- [Saved data entries]:
———

[config.mk]
export PLATFORM = sky130hd
export DESIGN_NAME = sequencer
export DESIGN_NICKNAME = d
export VERILOG_FILES = /design/src/cpuPkg.sv /design/src/sequencer.sv
export SDC_FILE = /design/constraint.sdc
export NUM_CORES = 1
export LEC_CHECK = 0
export BUFFER_PORTS_ARGS = -buffer_cell sky130_fd_sc_hd__buf_2
export CORE_AREA = 2 2 52 54
export CTS_BUF_LIST = sky130_fd_sc_hd__clkbuf_8
export CTS_CLUSTER_DIAMETER = 150
export DETAILED_ROUTE_END_ITERATION = 6
export DIE_AREA = 0 0 54 56
export GPL_TIMING_DRIVEN = 0
export PLACE_DENSITY = 0.75
export SYNTH_ARGS = -nofsm -noshare
export SYNTH_HDL_FRONTEND = slang
export SYNTH_SLANG_ARGS = --single-unit
[constraint.sdc]
create_clock -name fast_clock -period 1.3 [get_ports fast_clock]
set_clock_uncertainty 0.2 [all_clocks]
set_input_delay 0.13 -clock fast_clock [delete_from_list [all_inputs] [get_ports fast_clock]]
set_output_delay 0.13 -clock fast_clock [all_outputs]
set_load 0.05 [all_outputs]
[src/cpuPkg.sv]
`default_nettype none

package cpuPkg;

    localparam int wordWidth = 32;
    localparam int memDepth = 1024;
    localparam int memAddrWidth = 10;
    localparam int specRegWidth = 4;
    localparam int immWidth = 20;

    localparam logic [wordWidth-1:0] dataAreaStart = 32'd512;
    localparam logic [wordWidth-1:0] maxNumber = '1;
    localparam logic [wordWidth-1:0] pcResetValue = 32'd1;

    localparam logic [3:0] pcRegister = 4'd15;
    localparam logic [3:0] spRegister = 4'd14;
    localparam logic [3:0] lrRegister = 4'd13;
    localparam logic [3:0] savedSpRegister = 4'd5;
    localparam logic [4:0] hiddenSpRegister = 5'd16;  // Privileged stack, not addressable

    typedef enum logic [3:0] {
        opAdd       = 4'd0,
        opSub       = 4'd1,
        opAnd       = 4'd2,
        opOr        = 4'd3,
        opAddi      = 4'd4,
        opLoad      = 4'd5,
        opStore     = 4'd6,
        opBrz       = 4'd7,
        opEnterPriv = 4'd8,
        opExitPriv  = 4'd9,
        opCpxr      = 4'd10,
        opHalt      = 4'd11
    } opcodeT;

    typedef enum logic [2:0] {
        ctrlNone        = 3'd0,
        ctrlWriteAlu    = 3'd1,
        ctrlWriteLoad   = 3'd3,
        ctrlEnterPriv   = 3'd4,
        ctrlExitPriv    = 3'd5,
        ctrlCopySpecial = 3'd6
    } bankCtrlT;

    typedef struct packed {
        opcodeT      opcode;
        logic [3:0]  rd;
        logic [3:0]  rsA;
        logic [3:0]  rsB;
        logic [15:0] spare;
    } rFormT;

    typedef struct packed {
        opcodeT                      opcode;
        logic [3:0]                  rd;
        logic [3:0]                  rsA;
        logic signed [immWidth-1:0]  imm;
    } iFormT;

    typedef union packed {
        rFormT r;
        iFormT i;
    } instrWordT;

    typedef struct packed {
        logic                    read;
        logic                    write;
        logic [memAddrWidth-1:0] addr;
        logic [wordWidth-1:0]    wdata;
    } memReqT;

    typedef struct packed {
        logic                 valid;
        logic [wordWidth-1:0] rdata;
    } memRspT;

    typedef struct packed {
        logic       commit;
        bankCtrlT   ctrl;
        logic [3:0] rd;
    } bankCmdT;

endpackage

`default_nettype wire

[src/sequencer.sv]
`timescale 1ns/1ns
`default_nettype none

module sequencer (
    input  logic                             fast_clock,
    input  logic                             reset,
    input  logic                             run,
    input  cpuPkg::instrWordT                instr,
    input  logic                             instrValid,
    input  logic                             lsDone,
    output logic                             fetchStart,
    output logic                             lsStart,
    output logic                             lsWrite,
    output cpuPkg::bankCmdT                  bankCmd,
    output cpuPkg::opcodeT                   aluOp,
    output logic                             useImm,
    output logic [cpuPkg::wordWidth-1:0]     immediate,
    output logic [3:0]                       rsA,
    output logic [3:0]                       rsB,
    output logic                             halted
);
    import cpuPkg::*;

    typedef enum logic [2:0] {
        sIdle, sFetch, sWaitFetch, sDecode, sExec, sMem, sCommit, sHalted
    } stateT;

    stateT state;
    stateT nextState;
    opcodeT opcode;
    logic isMemOp;

    // Both forms share opcode, rd and rsA positions
    assign opcode = instr.r.opcode;
    assign isMemOp = opcode == opLoad || opcode == opStore;

    assign rsA = instr.r.rsA;
    assign rsB = instr.r.rsB;
    assign immediate = {{(wordWidth-immWidth){instr.i.imm[immWidth-1]}}, instr.i.imm};
    assign useImm = opcode == opAddi || isMemOp;
    assign aluOp = opcode;
    assign lsWrite = opcode == opStore;

    assign fetchStart = state == sFetch;
    assign lsStart = state == sExec && isMemOp;   // Address is ready in EXEC
    assign halted = state == sHalted;

    always_comb begin
        nextState = state;
        case (state)
            sIdle:      if (run) nextState = sFetch;
            sFetch:     nextState = sWaitFetch;
            sWaitFetch: if (instrValid) nextState = sDecode;
            sDecode:    nextState = opcode == opHalt ? sHalted : sExec;
            sExec:      nextState = isMemOp ? sMem : sCommit;
            sMem:       if (lsDone) nextState = sCommit;
            sCommit:    nextState = run ? sFetch : sIdle;
            default:    nextState = sHalted;   // Held until reset
        endcase
    end

    always_ff @(posedge fast_clock) begin
        if (reset) begin
            state <= sIdle;
        end else begin
            state <= nextState;
        end
    end

    always_comb begin
        bankCmd.commit = state == sCommit;
        bankCmd.rd = instr.r.rd;
        case (opcode)
            opAdd, opSub, opAnd, opOr, opAddi: bankCmd.ctrl = ctrlWriteAlu;
            opLoad:      bankCmd.ctrl = ctrlWriteLoad;
            opEnterPriv: bankCmd.ctrl = ctrlEnterPriv;
            opExitPriv:  bankCmd.ctrl = ctrlExitPriv;
            opCpxr:      bankCmd.ctrl = ctrlCopySpecial;
            default:     bankCmd.ctrl = ctrlNone;   // Store, branch, halt
        endcase
    end

endmodule

`default_nettype wire

Yosys cells after proc, flatten, opt, wreduce, memory -nomap -nowiden
Memories as Yosys holds them, arrays and structs flattened.
Index checks and enable logic that the tools add are counted.
Widths: inputs -> output; s select.
{"block": "word_totals", "mem_bits_ro": 48, "mem_count": 1, "input_bits": 37, "register_bits": 3, "wordCells": 28, "out_inout_bits": 57}
{"memory": "(name not given)", "depth": 16, "word_bits": 3, "read_ports": 1, "rd_ports_with_merged_regs": 0, "wr": 0, "line_no": "sequencer.sv:73", "text": "case (opcode)"}
{"block": "classes", "eq_ne": 14, "muxes": 7, "reduce_logical": 5}
{"cell": "$pmux 3 s7", "n": 1}
{"cell": "$eq 3x3->1 const B", "n": 4}
{"cell": "$eq 4x3->1 const B", "n": 3}
{"cell": "$mux 3", "n": 3}
{"cell": "$eq 3x2->1 const B", "n": 2}
{"cell": "$ne 2x2->1 const B", "n": 3}
{"cell": "$eq 4x4->1 const B", "n": 1}
{"cell": "$mux 2", "n": 2}
{"cell": "$eq 3x1->1 const B", "n": 1}
{"cell": "$logic_not 3->1", "n": 1}
{"cell": "$reduce_and 3->1", "n": 1}
{"cell": "$logic_or 1x1->1", "n": 2}
{"cell": "$logic_and 1x1->1", "n": 1}
{"cell": "$mux 1", "n": 1}

Logic depth before layout (Yosys ltp)
Gate-level depths: netlist of the first run.
{"block": "logic_depth", "ltp_word": 4, "depth_mapped": 4, "ltp_nobuf": 3}

Least setup slack after synthesis of the first run
No wires, ideal clock.
{"block": "synth_timing", "kind": "reg2out", "start": "register state[1]", "end": "output port lsStart", "slack_ns": -0.422, "arrival_ns": 1.392, "path_buffers": 1, "t_required_ns": 0.970, "path_stages_with_launch": 5, "path_cell_list": "dfxtp_1 > buf_2 > nor3b_1 > nand2_1 > nor2_1"}
{"block": "synth_between", "elab_chain_len": 2}
{"element": "start, declared", "line_no": "sequencer.sv:28", "text": "stateT state;"}
{"element": "start signal, assigned", "line_no": "sequencer.sv:64", "text": "state <= sIdle;"}
{"element": "start signal, assigned", "line_no": "sequencer.sv:66", "text": "state <= nextState;"}
{"element": "$eq 3x3->1", "line_no": "sequencer.sv:45", "text": "assign lsStart = state == sExec && isMemOp;"}
{"element": "$logic_and 1x1->1", "line_no": "sequencer.sv:45"}
{"element": "end, declared", "line_no": "sequencer.sv:12", "text": "output logic lsStart,"}
No other way between the ends.

Final worst setup path of the first run
Same ends and word-level chain as after synthesis.

==> flow_summary.ini, run 1 <==
[outcome]
status = complete, but fails checks
violations = negative setup slack

[placed_design]
hpwl_mm = 1.44
place_congestion = 0.799
dp_cells = 184
io_buffers = 65

[floorplanning]
initial_core_util_pct = 26.6
coreArea_sq_um = 2430
die_w_um = 54
dieArea_sq_um = 3020
io_pins = 94
die_y_um = 56
rows = 18

[flow_run]
drv_cap = 0

[setup_path]
cp-start-kind = flop
cp.arrival_ps = 1110
end_kind = output pin
reg2reg_depth = 4
path_class = flop to output pin
required_ps = 970
crit_fanout = 4

[pwr]
p_leak_nw = 0.691
p_per_area_nw_per_um2 = 1180
fin_total_pwr_mw = 1.49
ir_drop_mv = 0.703

[route]
routedWlPerCell_um = 9.99
drt-total-wl_mm = 1.93
num_vias = 766
drt_pass1_iterations = 3
drt_iter0_drc = 6
drc = 0
via_per_inst = 3.97
drtAntennaViolNets = 0

[timing]
finalHoldViolCount = 0
maxSlewHeadroom_pct = 74.1
rsz0062_at_grt = yes
fmax_mhz = 694
tightest_slew_ps = 387
finalSetupViolations = 5
period_minus_slack_ps = 1440
setup_ws_ps = -142
finalCritPeriodShare_pct = 111
slew_violations = 0

[synth]
syn-num-nets = 126
yosys.cell_types.count = 24
avgSynthCellArea_sq_um = 7.27
syn_area_sq_um = 647
synth_warnings = 0
synth-seq-cells = 3
ys_seq_area_share_pct = 9.28
synth_cells = 89

[clocking]
clockBufferDepth = 2
cts_root_buf = clkbuf_8
clkSinkCount = 3
numCtsBuffers = 3
clk_latency_ps = 220
htreeDepth = 1
path_clk_slew_ps = 30
cts_tree = built

[layout]
area_growth_pct = 95.0
final_common_cell = buf_2
final_cell_mix = buf_2 (60), buf_4 (53), inv_1 (5)
drive_above_1_share_pct = 85.3
final_cells = 193
finalNetCount = 201
antenna_cells = 0
nFillCells = 252

[global_routing]
grt_pass1_wl_mm = 2.63
grt_usage_pct = 11.0
overflow = 0
grt_max_degree = 15
antenna_found_initial = 0
grt_pass1_vias = 629

[min_path]
min_path_type = input port to flop
min_path_cells = 3
==> layout make-up <==
class                           instances  area [sq um]  area share (%)
Inverter                                4          15.0            1.19
Timing Repair Buffer                   71           415            32.9
Multi-Input combinational cell         33           317            25.1
Clock buffer                            3          41.3            3.27
Sequential cell                         3          71.3            5.65
Tap cell                               30          37.5            2.98
Buffer                                 48           360            28.6
Clock inverter                          1          3.75           0.298
==> per-layer routing <==
metal | wire length [um] | track usage (%) | vias up
met1 | 635 | 12.5 | 314
met2 | 1010 | 20.0 | 56
met3 | 284 | 0.806 | 0
li1 | - | - | 396
met5 | 0 | 0 | -
met4 | 0 | 4.29 | 0
==> power by group <==
part | internal (mW) | switching, mW
logic | 0.407 | 0.617
registers | 0.143 | 0.0551
clock network | 0.202 | 0.0698
total | 0.752 | 0.741
==> cell families after synthesis <==
logic type             count (synthesis)  share of synthesized area [%]
XOR/XNOR                               1                           1.35
AO/OA/AOI/OAI                         11                           12.0
buffers and inverters                 53                           58.8
AND/OR/NAND/NOR                       20                           17.0
flip-flops                             3                           9.28
multiplexers                           1                           1.55
==> what timing repair did <==
item                                    4_1_cts  5_1_grt
hold buffers                                  1        0
hold endpoints to repair                      2        0
pin swaps                                     2        4
gates resized for setup                      19       13
endpoints found under the setup margin        6        7
setup buffers                                 3        3
==> per-stage QoR <==
| stage | TNS [ps] | hold slack (ps) | worst slack, ps | instance area [sq um] | utilization [%] |
|---|---|---|---|---|---|
| after floorplan | -159 | -0.586 | -88.3 | 689 | - |
| after global placement | -702 | 127 | -221 | 1050 | 43.3 |
| after detailed placement | -685 | 125 | -214 | 1050 | 43.3 |
| after CTS | -258 | 14.7 | -143 | 1180 | 48.5 |
| after global routing | -508 | 38.3 | -208 | 1260 | 51.9 |
| final | -268 | 17.7 | -142 | 1260 | 51.9 |
==> critical path, stage by stage, from the launching register on <==
cell and delay, ps:
dfxtp_4 350, nor3b_4 190, nand2_2 90, nor2_4 110, buf_8 150
==> synthesized netlist by cell type <==
cell,number,area share (%)
buf_4,48,56
nor2_1,5,2.9
inv_1,4,2.3
nand2b_1,4,3.9
a21oi_1,3,2.3
dfxtp_1,3,9.3
nand2_1,3,1.7
nor2b_1,2,1.9
o22ai_1,2,1.9
a2111oi_0,1,1.4
a221oi_1,1,1.4
a311o_1,1,1.5
a31oi_1,1,0.97
and3_1,1,0.97
and4b_1,1,1.5
buf_2,1,0.77
mux2i_1,1,1.5
nor3_1,1,0.77
nor3b_1,1,1.2
o211ai_1,1,1.2
o221ai_1,1,1.4
or2_2,1,0.97
or2b_1,1,1.2
xor2_1,1,1.4
==> final timing paths <==
check | start | end | slack (ps)
hold reg to reg | state[0] | flop | 380
setup / recovery | state[1] | lsStart | -140
setup reg to reg | state[1] | state[0] | 0
hold / removal | instrValid | state[0] | 20
Power figures use the tool's default switching activity.
==> run 2: changes to the inputs <==
--- a/config.mk
+++ b/config.mk
@@ -8,5 +8,4 @@
 export BUFFER_PORTS_ARGS = -buffer_cell sky130_fd_sc_hd__buf_2
 export CORE_AREA = 2 2 52 54
-export CTS_BUF_LIST = sky130_fd_sc_hd__clkbuf_8
 export CTS_CLUSTER_DIAMETER = 150
 export DETAILED_ROUTE_END_ITERATION = 6
==> constraint.sdc (replaced) <==
create_clock -name fast_clock -period 1.3 [get_ports fast_clock]
set_clock_uncertainty 0.2 [all_clocks]
set_input_delay 0.26 -clock fast_clock [delete_from_list [all_inputs] [get_ports fast_clock]]
set_output_delay 0.26 -clock fast_clock [all_outputs]
set_load 0.05 [all_outputs]
==> run 2 against run 1 <==
Against the previous run:
- the flow still finishes with violations (negative setup slack)
- via count is 12% higher
- die area unchanged
- flip-flop and latch count stayed put
- wire length rose by 4.4%
- first-iteration DRC count is 17% higher
- largest power group unchanged
- worst setup slack worse by 210 ps
- clock power decreased by 40%
- cell count up 5.7%
- highest routed layer is now met4
- critical endpoint unchanged
==> flow_summary.ini, run 2 (synthesis gave the netlist of run 1 again) <==
[timing]
slew_violations = 0
setup_ws_ps = -350
tightest_slew_ps = 295
period_minus_slack_ps = 1650
fmax_mhz = 606
fin_hold_ws_ps = 15.7
rsz0062_at_grt = yes
setup_tns_ps = -1740
finalHoldViolCount = 0
maxSlewHeadroom_pct = 80.2
finalSetupViolations = 10
finalCritPeriodShare_pct = 127

[setup_path]
r2r_start = state[1]
slowest_stage = dfxtp_1
crit_fanout = 5
rr_endpoint = state[1]
path_class = flop to output pin
r2r_slack_ps = -210
reg2reg_depth = 6
crit_chain = buf_6 > nor3b_4 > nand2_2 > nor2_4 > buf_8
cp.arrival_ps = 1190
cp-start-kind = flop
end_kind = output pin
max_stage_delay_ps = 300
required_ps = 840

[min_path]
min_path_type = input port to flop
min-delay-start = reset
min_path_cells = 2

[clocking]
numCtsBuffers = 3
cts_tree = built
htreeDepth = 1
cts_root_buf = clkbuf_4
clkSinkCount = 3
clk_latency_ps = 230
clockBufferDepth = 2
cts_hold_buf = 0
path_clk_slew_ps = 40

[floorplanning]
die_w_um = 54
die_y_um = 56
io_pins = 94
dieArea_sq_um = 3020
rows = 18
coreArea_sq_um = 2430
initial_core_util_pct = 26.6

[global_routing]
overflow = 0
grt_usage_pct = 12.0
antenna_found_initial = 0
grt_max_degree = 15
grt_pass1_wl_mm = 2.80
grt_pass1_vias = 746

[placed_design]
place_worst_setup_slack_ps = -398
place_area_sq_um = 1100
hpwl_mm = 1.46
io_buffers = 65
place_congestion = 0.733

[route]
drtAntennaViolNets = 0
num_vias = 856
drt_iter0_drc = 7
drt_pass1_iterations = 4
drc = 0
via_per_inst = 4.20
drt-total-wl_mm = 2.01
routedWlPerCell_um = 9.87

[layout]
final_cell_mix = buf_4 (62), buf_2 (51), buf_6 (10)
antenna_cells = 0
drive_above_1_share_pct = 90.8
area_growth_pct = 128
final_cell_area_sq_um = 1480
finalNetCount = 212
final_common_cell = buf_4

[pwr]
p_leak_nw = 0.773
ir_drop_mv = 0.757
p_per_area_nw_per_um2 = 1030

[outcome]
status = complete, but fails checks
violations = negative setup slack

[flow_run]
drv_cap = 0
==> run 2: cell types whose count changed in the layout (fill, tap and decap cells not counted), moves of 3 or more <==
cell / before / now
a21oi_4: 0 / 3
buf_2: 60 / 51
clkbuf_4: 0 / 3
inv_1: 5 / 2
buf_6: 2 / 10
buf_4: 53 / 62
clkbuf_8: 3 / 0
==> run 2: critical path, delay by kind of cell, from the launching register on <==
family        cells  cell delay, ps
buf+inv           2             270
flops             1             300
simple gates      3             390
==> run 2: how the worst max path moves through the flow <==
stage / startpoint / endpoint / slack, ps
global placement: instr[29] / lsStart / -370
CTS: state[1] / lsStart / -350
finish: state[1] / lsStart / -350
global route: state[1] / lsStart / -430
detailed placement: instr[29] / lsStart / -400
floorplan: state[1] / lsStart / -200
==> run 2: what timing repair did <==
item | CTS | global route
resized for setup | 43 | 21
setup buffers | 11 | 5
pin swaps | 9 | 6
setup endpoints to repair | 13 | 11
endpoints found under the hold margin | 0 | 0
==> run 2: final cells by class <==
type / count / area, sq um
plain buffers: 49 / 372
clock buffers: 4 / 26.3
fillers: 212 / 956
inverters: 4 / 22.5
multi-input cells: 33 / 374
flip-flops and latches: 3 / 67.6
well taps: 30 / 37.5
repair buffers: 81 / 577
==> run 2: through the flow <==
| step | power (mW) | utilization [%] | std cells |
|---|---|---|---|
| 2_1_floorplan | 0.899 | - | 89 |
| 3_3_place_gp | 1.04 | 45.2 | 184 |
| 3_5_place_dp | 1.05 | 45.2 | 184 |
| 4_1_cts | 1.38 | 55.2 | 199 |
| 5_1_grt | 1.61 | 60.7 | 204 |
| 6_report | 1.52 | 60.7 | 204 |
==> run 2: routing by layer <==
layer,part of all wire (%),track usage [%]
met1,31,10.6
met4,0.89,4.29
met3,13,2.96
met5,0,0
met2,55,24.2
==> run 2: where the power goes <==
part	leakage [nW]	switching [mW]	internal, mW	total (mW)
clock	0.0150	0.0484	0.115	0.163
sequential	0.0260	0.0558	0.135	0.191
combinational	0.732	0.649	0.519	1.17
total	0.773	0.753	0.769	1.52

———

Only one stretch is wanted, so please give again exactly the lines from the start of the data through the line containing "export LEC_CHECK = 0", both ends included.

- [Exercise response]:
[config.mk]
export PLATFORM = sky130hd
export DESIGN_NAME = sequencer
export DESIGN_NICKNAME = d
export VERILOG_FILES = /design/src/cpuPkg.sv /design/src/sequencer.sv
export SDC_FILE = /design/constraint.sdc
export NUM_CORES = 1
export LEC_CHECK = 0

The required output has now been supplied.